Tenían adornados los brazos con plumas de pájaros exóticos que se amarraban allí, y en el cuello llevaban varios collares de colores, hechos con pepas de los bosques. Le dieron a Dulima una pirámide de barro fino, con cuatro esmeraldas en la base y un diamante en la punta. Uno de ellos levantó la voz diciéndo “Por esa pirámide, diosa Dulima mucha gente se ha vuelto poderosa”. Ella contestó: “Si mensajero, he oído hablar mucho de eso. Esta pirámide la tendré a mi lado porque me dará fuerza y gran energía. Gracias por éste regalo”.
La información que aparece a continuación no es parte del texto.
`src/rtl/core/ucdp_pkg.sv`:
```
// Shared types and constants of the configuration descriptor parser.
// Used by the parser front, the record queue, the output stage and the top.
// No dependencies.
package ucdp_pkg;

   // channel widths
   localparam int ReqDataW = 24;
   localparam int RspDataW = 88;

   // descriptor scratch bytes and record queue size
   localparam int DescBytes   = 9;
   localparam int QueueDepth  = 4;
   localparam int QueuePtrW   = $clog2(QueueDepth);
   localparam int QueueCntW   = $clog2(QueueDepth + 1);

   // descriptor type codes
   localparam logic [7:0] DT_CONFIG    = 8'd2;
   localparam logic [7:0] DT_INTERFACE = 8'd4;
   localparam logic [7:0] DT_ENDPOINT  = 8'd5;

   // minimum lengths and bit masks
   localparam logic [7:0] MinLenLong     = 8'd9;
   localparam logic [7:0] MinLenEndpoint = 8'd7;
   localparam logic [7:0] MinLenAny      = 8'd2;
   localparam logic [7:0] SelfPoweredBit = 8'h40;
   localparam logic [7:0] XferTypeMask   = 8'h03;

   typedef enum logic [2:0] {
      KIND_CONFIG    = 3'd0,
      KIND_INTERFACE = 3'd1,
      KIND_ENDPOINT  = 3'd2,
      KIND_OTHER     = 3'd3,
      KIND_DONE      = 3'd4,
      KIND_ERROR     = 3'd5
   } kind_type;

   typedef enum logic [2:0] {
      ERR_NONE       = 3'd0,
      ERR_BAD_HEADER = 3'd1,
      ERR_TRUNCATED  = 3'd2,
      ERR_BAD_LENGTH = 3'd3,
      ERR_TOO_SHORT  = 3'd4
   } err_type;

   // one decoded result record
   typedef struct packed {
      kind_type    kind;
      err_type     code;
      logic [7:0]  dtype;
      logic [7:0]  dlen;
      logic [15:0] offset;
      logic [7:0]  val_a;
      logic [7:0]  val_b;
      logic [15:0] val_c;
      logic [7:0]  val_d;
      logic [7:0]  val_e;
      logic        dir_in;
   } rec_type;

   // all records caused by one input byte (one or two)
   typedef struct packed {
      logic    two;
      rec_type first;
      rec_type second;
   } pair_type;

   // queue status seen by the front and the top
   typedef struct packed {
      logic                 full;
      logic                 empty;
      logic [QueueCntW-1:0] count;
   } qstat_type;

endpackage

```
`src/rtl/core/usb_config_descriptor_parser.sv`:
```
// USB configuration descriptor parser, top level.
// Depends on ucdp_pkg, ucdp_front, ucdp_queue and ucdp_back.
//
// Usage:
//   req_*: one word per blob byte: data byte and blob length in tdata,
//   tlast on the final byte of the blob. After that byte the parser starts
//   over at offset 0 for the next blob.
//   rsp_*: one word per decoded record (configuration, interface,
//   endpoint, other, done or error). The record kind is in tuser; tlast
//   marks the final record caused by one input byte.
// Timing:
//   A record passes through the record queue and the output register
//   before it appears on rsp. Bytes that cause zero or one record are taken
//   one per cycle while the record queue is not full. A byte that causes two
//   records holds the single-word output register for both of its words, so
//   a long run of such bytes is paced by that register. A four-entry record
//   queue lets the front keep taking bytes while the output side is stalled;
//   req_tready drops only when that queue is full.
// Reset:
//   Clears the parser (awaiting a header at offset 0), the queue and the
//   output register. Held rsp words stay stable while rsp_tready is low.
module usb_config_descriptor_parser (
   input  logic                          clock,
   input  logic                          reset,
   input  logic                          req_tvalid,
   output logic                          req_tready,
   // [7:0] data_byte, [23:8] blob_length
   input  logic [ucdp_pkg::ReqDataW-1:0] req_tdata,
   input  logic                          req_tlast,
   output logic                          rsp_tvalid,
   input  logic                          rsp_tready,
   // [2:0] error_code, [10:3] desc_type, [18:11] desc_length,
   // [34:19] desc_offset, [42:35] value_a, [50:43] value_b,
   // [66:51] value_c, [74:67] value_d, [82:75] value_e,
   // [83] direction_in, [87:84] zero
   output logic [ucdp_pkg::RspDataW-1:0] rsp_tdata,
   // [2:0] record_kind
   output logic [2:0]                    rsp_tuser,
   output logic                          rsp_tlast
);
   import ucdp_pkg::*;

   logic      push;
   pair_type  push_pair;
   logic      pop;
   pair_type  head;
   qstat_type q_stat;
   rec_type   out_rec;

   ucdp_front u_front (
      .clock     (clock),
      .reset     (reset),
      .in_valid  (req_tvalid),
      .in_ready  (req_tready),
      .in_byte   (req_tdata[7:0]),
      .in_blob   (req_tdata[23:8]),
      .in_last   (req_tlast),
      .q_stat    (q_stat),
      .push      (push),
      .push_pair (push_pair)
   );

   ucdp_queue u_queue (
      .clock     (clock),
      .reset     (reset),
      .push      (push),
      .push_pair (push_pair),
      .pop       (pop),
      .head      (head),
      .stat      (q_stat)
   );

   ucdp_back u_back (
      .clock     (clock),
      .reset     (reset),
      .q_empty   (q_stat.empty),
      .head      (head),
      .pop       (pop),
      .out_valid (rsp_tvalid),
      .out_ready (rsp_tready),
      .out_rec   (out_rec),
      .out_last  (rsp_tlast)
   );

   // pack the record onto the result word
   assign rsp_tuser = out_rec.kind;
   assign rsp_tdata = {4'd0, out_rec.dir_in, out_rec.val_e, out_rec.val_d,
                       out_rec.val_c, out_rec.val_b, out_rec.val_a,
                       out_rec.offset, out_rec.dlen, out_rec.dtype,
                       out_rec.code};

   // queue never overfills
   a_queue_bound: assert property (@(posedge clock) disable iff (reset)
      q_stat.count <= QueueCntW'(QueueDepth))
      else $error("record queue count above depth");

   // a push is never offered while the queue is full
   a_no_push_full: assert property (@(posedge clock) disable iff (reset)
      push |-> !q_stat.full)
      else $error("record push while queue full");

   // error records carry a code
   a_error_coded: assert property (@(posedge clock) disable iff (reset)
      (rsp_tvalid && out_rec.kind == KIND_ERROR) |-> out_rec.code != ERR_NONE)
      else $error("error record without code");

   // other records carry no code
   a_plain_uncoded: assert property (@(posedge clock) disable iff (reset)
      (rsp_tvalid && out_rec.kind != KIND_ERROR) |-> out_rec.code == ERR_NONE)
      else $error("non-error record with error code");

endmodule

```
`src/rtl/core/ucdp_front.sv`:
```
// Parser front: accepts blob bytes, tracks header and descriptor chain,
// and builds the zero, one or two records each byte causes. Depends on ucdp_pkg.
module ucdp_front (
   input  logic              clock,
   input  logic              reset,
   input  logic              in_valid,
   output logic              in_ready,
   input  logic [7:0]        in_byte,
   input  logic [15:0]       in_blob,
   input  logic              in_last,
   input  ucdp_pkg::qstat_type q_stat,
   output logic              push,
   output ucdp_pkg::pair_type push_pair
);
   import ucdp_pkg::*;

   typedef enum logic [1:0] {
      PH_PARSE = 2'b01,
      PH_IDLE  = 2'b10
   } phase_type;

   phase_type   phase_ff, phase_in;
   logic [15:0] pos_ff, pos_in;
   logic [15:0] total_ff, total_in;
   logic [15:0] start_ff, start_in;
   logic [7:0]  bytes_ff [DescBytes];

   logic                       accept;
   logic                       parsing;
   logic [15:0]                rel;
   logic [DescBytes-1:0][7:0]  dv;
   logic [7:0]                 len0;
   logic [15:0]                total_hdr;
   logic [16:0]                start_ext;
   logic [16:0]                total_ext;
   logic [16:0]                start_next;
   logic                       fail;
   rec_type                    fail_rec;
   rec_type                    desc_rec;
   rec_type                    done_rec;
   rec_type                    trunc_rec;
   logic                       emit;
   logic                       done;
   logic                       trunc;

   function automatic rec_type make_error(err_type code, logic [7:0] dtype,
                                          logic [7:0] dlen, logic [15:0] off);
      rec_type r;
      r        = '0;
      r.kind   = KIND_ERROR;
      r.code   = code;
      r.dtype  = dtype;
      r.dlen   = dlen;
      r.offset = off;
      return r;
   endfunction

   assign in_ready = !q_stat.full;
   assign accept   = in_valid & in_ready;
   assign parsing  = (phase_ff == PH_PARSE);

   assign rel       = pos_ff - start_ff;
   assign len0      = bytes_ff[0];
   assign total_hdr = {in_byte, total_ff[7:0]};
   assign start_ext = {1'b0, start_ff};
   assign total_ext = {1'b0, total_ff};
   assign start_next = start_ext + {9'd0, len0};

   // descriptor bytes as seen with the current byte merged in
   always_comb begin
      for (int i = 0; i < DescBytes; i++) begin
         dv[i] = (rel == 16'(i)) ? in_byte : bytes_ff[i];
      end
   end

   // header, length and type checks
   always_comb begin
      fail     = 1'b0;
      fail_rec = '0;
      if (pos_ff == 16'd0) begin
         if (in_blob < 16'(MinLenLong) || in_byte < MinLenLong) begin
            fail     = 1'b1;
            fail_rec = make_error(ERR_BAD_HEADER, 8'd0, 8'd0, pos_ff);
         end
      end else if (pos_ff == 16'd1) begin
         if (in_byte != DT_CONFIG) begin
            fail     = 1'b1;
            fail_rec = make_error(ERR_BAD_HEADER, 8'd0, 8'd0, pos_ff);
         end
      end else if (pos_ff == 16'd2) begin
         fail = 1'b0;
      end else if (pos_ff == 16'd3) begin
         if (total_hdr < 16'(MinLenLong) || total_hdr > in_blob) begin
            fail     = 1'b1;
            fail_rec = make_error(ERR_TRUNCATED, 8'd0, 8'd0, pos_ff);
         end else if ({8'd0, len0} > total_hdr) begin
            fail     = 1'b1;
            fail_rec = make_error(ERR_BAD_LENGTH, bytes_ff[1], len0, 16'd0);
         end
      end else if (rel == 16'd0) begin
         if (start_ext + 17'd2 > total_ext || in_byte < MinLenAny ||
             start_ext + {9'd0, in_byte} > total_ext) begin
            fail     = 1'b1;
            fail_rec = make_error(ERR_BAD_LENGTH, 8'd0, in_byte, start_ff);
         end
      end else if (rel == 16'd1) begin
         if ((in_byte inside {DT_CONFIG, DT_INTERFACE} && len0 < MinLenLong) ||
             (in_byte == DT_ENDPOINT && len0 < MinLenEndpoint)) begin
            fail     = 1'b1;
            fail_rec = make_error(ERR_TOO_SHORT, in_byte, len0, start_ff);
         end
      end
   end

   // decode of a complete descriptor
   always_comb begin
      desc_rec        = '0;
      desc_rec.dtype  = dv[1];
      desc_rec.dlen   = dv[0];
      desc_rec.offset = start_ff;
      case (dv[1])
         DT_CONFIG: begin
            desc_rec.kind  = KIND_CONFIG;
            desc_rec.val_a = dv[5];
            desc_rec.val_b = dv[4];
            desc_rec.val_c = {8'd0, dv[8]};
            desc_rec.val_d = dv[7] & SelfPoweredBit;
         end
         DT_INTERFACE: begin
            desc_rec.kind  = KIND_INTERFACE;
            desc_rec.val_a = dv[2];
            desc_rec.val_b = dv[3];
            desc_rec.val_c = {8'd0, dv[4]};
            desc_rec.val_d = dv[5];
            desc_rec.val_e = dv[6];
         end
         DT_ENDPOINT: begin
            desc_rec.kind   = KIND_ENDPOINT;
            desc_rec.val_a  = dv[2];
            desc_rec.val_b  = dv[3] & XferTypeMask;
            desc_rec.val_c  = {dv[5], dv[4]};
            desc_rec.val_d  = dv[6];
            desc_rec.dir_in = dv[2][7];
         end
         default: begin
            desc_rec.kind = KIND_OTHER;
         end
      endcase
   end

   // end of descriptor, end of chain, early end of blob
   assign emit  = !fail && (pos_ff >= 16'd4) && (rel != 16'd0) &&
                  ({1'b0, rel} + 17'd1 == {9'd0, len0});
   assign done  = emit && (start_next >= total_ext);
   assign trunc = in_last && !fail && !done;

   always_comb begin
      done_rec         = '0;
      done_rec.kind    = KIND_DONE;
      done_rec.offset  = total_ff;
      trunc_rec        = make_error(ERR_TRUNCATED, 8'd0, 8'd0, pos_ff);
   end

   // record pair toward the queue
   always_comb begin
      push_pair.two    = emit && (done || trunc);
      push_pair.first  = fail ? fail_rec : (emit ? desc_rec : trunc_rec);
      push_pair.second = done ? done_rec : trunc_rec;
   end
   assign push = accept && parsing && (fail || emit || in_last);

   // next parser state
   always_comb begin
      phase_in = phase_ff;
      pos_in   = pos_ff;
      total_in = total_ff;
      start_in = start_ff;
      if (accept) begin
         if (parsing) begin
            pos_in = pos_ff + 16'd1;
            if (pos_ff == 16'd2) begin
               total_in = {8'd0, in_byte};
            end else if (pos_ff == 16'd3) begin
               total_in = total_hdr;
            end
            if (emit) begin
               start_in = start_next[15:0];
            end
            if (fail || done) begin
               phase_in = PH_IDLE;
            end
         end
         if (in_last) begin
            phase_in = PH_PARSE;
            pos_in   = 16'd0;
            total_in = 16'd0;
            start_in = 16'd0;
         end
      end
   end

   always_ff @(posedge clock) begin
      if (reset) begin
         phase_ff <= PH_PARSE;
         pos_ff   <= 16'd0;
         total_ff <= 16'd0;
         start_ff <= 16'd0;
      end else begin
         phase_ff <= phase_in;
         pos_ff   <= pos_in;
         total_ff <= total_in;
         start_ff <= start_in;
      end
   end

   // first bytes of the current descriptor, no reset needed
   always_ff @(posedge clock) begin
      if (accept && parsing && rel < 16'(DescBytes)) begin
         bytes_ff[rel[3:0]] <= in_byte;
      end
   end

endmodule

```
`src/rtl/core/ucdp_queue.sv`:
```
// Short record-pair queue between the parser front and the output stage.
// Depends on ucdp_pkg.
module ucdp_queue (
   input  logic                clock,
   input  logic                reset,
   input  logic                push,
   input  ucdp_pkg::pair_type  push_pair,
   input  logic                pop,
   output ucdp_pkg::pair_type  head,
   output ucdp_pkg::qstat_type stat
);
   import ucdp_pkg::*;

   pair_type               slot_ff [QueueDepth];
   logic [QueuePtrW-1:0]   wr_ff, wr_in;
   logic [QueuePtrW-1:0]   rd_ff, rd_in;
   logic [QueueCntW-1:0]   count_ff, count_in;
   logic                   do_push;
   logic                   do_pop;

   assign stat.full  = (count_ff == QueueCntW'(QueueDepth));
   assign stat.empty = (count_ff == '0);
   assign stat.count = count_ff;
   assign head       = slot_ff[rd_ff];

   assign do_push = push && !stat.full;
   assign do_pop  = pop && !stat.empty;

   // pointers and fill count
   always_comb begin
      wr_in    = do_push ? wr_ff + 1'b1 : wr_ff;
      rd_in    = do_pop ? rd_ff + 1'b1 : rd_ff;
      count_in = count_ff;
      if (do_push && !do_pop) begin
         count_in = count_ff + 1'b1;
      end else if (do_pop && !do_push) begin
         count_in = count_ff - 1'b1;
      end
   end

   always_ff @(posedge clock) begin
      if (reset) begin
         wr_ff    <= '0;
         rd_ff    <= '0;
         count_ff <= '0;
      end else begin
         wr_ff    <= wr_in;
         rd_ff    <= rd_in;
         count_ff <= count_in;
      end
   end

   always_ff @(posedge clock) begin
      if (do_push) begin
         slot_ff[wr_ff] <= push_pair;
      end
   end

endmodule

```
`src/rtl/core/ucdp_back.sv`:
```
// Output stage: takes record pairs from the queue and presents them one
// word at a time in an output register. Depends on ucdp_pkg.
module ucdp_back (
   input  logic               clock,
   input  logic               reset,
   input  logic               q_empty,
   input  ucdp_pkg::pair_type head,
   output logic               pop,
   output logic               out_valid,
   input  logic               out_ready,
   output ucdp_pkg::rec_type  out_rec,
   output logic               out_last
);
   import ucdp_pkg::*;

   pair_type cur_ff;
   logic     valid_ff;
   logic     second_ff;
   logic     slot_free;

   assign out_valid = valid_ff;
   assign out_rec   = second_ff ? cur_ff.second : cur_ff.first;
   assign out_last  = second_ff || !cur_ff.two;

   // register frees when empty or when its final word goes out
   assign slot_free = !valid_ff || (out_ready && out_last);
   assign pop       = slot_free && !q_empty;

   always_ff @(posedge clock) begin
      if (reset) begin
         valid_ff  <= 1'b0;
         second_ff <= 1'b0;
      end else if (valid_ff && out_ready && !out_last) begin
         second_ff <= 1'b1;
      end else if (slot_free) begin
         valid_ff  <= !q_empty;
         second_ff <= 1'b0;
      end
   end

   always_ff @(posedge clock) begin
      if (pop) begin
         cur_ff <= head;
      end
   end

endmodule

```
Y agarrándola, la miró por todas partes, devolviéndosela al cacique Ibagué para que la acomodara en el costal.
Después, los Pantágoras siguieron en su desfile de antorchas, alejándose de la diosa entre cánticos profundos y sonidos de sus manos.
Desde lo que ahora es Espinal, Guamo y Saldaña, vinieron hombres de anchas espaldas, diminuta barba, largos brazos, largas piernas y gran resistencia para correr distancias. Eran los Putimaes, maridos de querendonas mujeres morenas, con aromas de sexo hasta en los movimientos. Le traían a Dulima lindas artesanías. Desde ollas finamente fabricadas, con dibujos raros, hasta platos bordeados con hilos de oro, tasas decoradas con figuras de colores, bandejas con esmeraldas y recipientes de comida. Figuras indígenas en gimnasia, esculturas de brujos invocando al sol, y caciques en guerra, lanzando flechas envenenadas. En pocos minutos se fueron entre las mesetas y los picos relucientes por la luz.
La diosa escuchó de pronto, sonidos de tambores y flautas en una canción que llenaba la sangre de calor. Eran los Coyaimas, músicos famosos en muchas partes. Tocaban música fiestera entre la gente del nevado, que les abría campo para verlos. Eran conocidos también, por ser los mejores fabricantes de alpargates que distribuían en las regiones cercanas. Raza paciente, observadora, de frente mediana, pelo muy negro y ojos agudos. Le traían a Dulima diez pares, bien trabajados con fibras de maguey. La diosa se midió un par y dijo: “Estas alpargatas las guardaré bien para que las futuras generaciones recuerden a los Pijaos en sus oficios sencillos y nobles”.
Se los quitó sintiéndoles la suavidad, mientras el elefante pateaba el hielo.
Calarcá estaba serio junto a su amigo Ibagué que juicioso le recibía los regalos a Dulima acomodándolos en el costal. Vio a Yexalen al lado de la diosa, y como ya estaba cansado, saltó a su caballo y se quedó sentado ahí, mientras miraba a los Pijaos hablar, reírse, emborracharse, gritar, silbar . . .
los Natagaimas, vecinos de los Coyaimas, eran expertos en la fabricación de tabacos. Por eso eran muy amigos del mago Mohán, gran fumador al que continuamente le mandaban bultos de tabacos de buena calidad. En éste momento ese mago debía estar en el país del cacique Cajamarca, con la princesa Millaray, con el cóndor de los Andes, que los llevó desde el nevado hasta allá, y con su amiga Madremonte, que casi nunca lo dejaba.
Los Natagaimas le obsequiaron un anillo de oro con un diamante muy brillante. Era un anillo delicado, que la diosa se puso en su dedo, diciendo: “Cualquier mujer se enloquecería con un anillo así. Gracias indios Natagaimas”.
El sol estaba alto y nadie sentía frío en la montaña blanca. Tampoco sentían hambre. Era lo de menos.
La muchedumbre gritaba, lanzando largos silbidos. Muchos se forzaban entre la gente para llegar junto a la diosa. Dulima era para ellos la gran deidad porque las antiguas leyendas afirmaban que los había creado con un copo de hielo al que le había dado forma humana y al que le había dado vida con un soplo de su boca. Por eso era que la seguían y la veneraban como su madre única, su deidad protectora.
Después la diosa siguió en una caminata montada en el elefante blanco que sin duda la llevaba a algún lugar que solo ella conocía.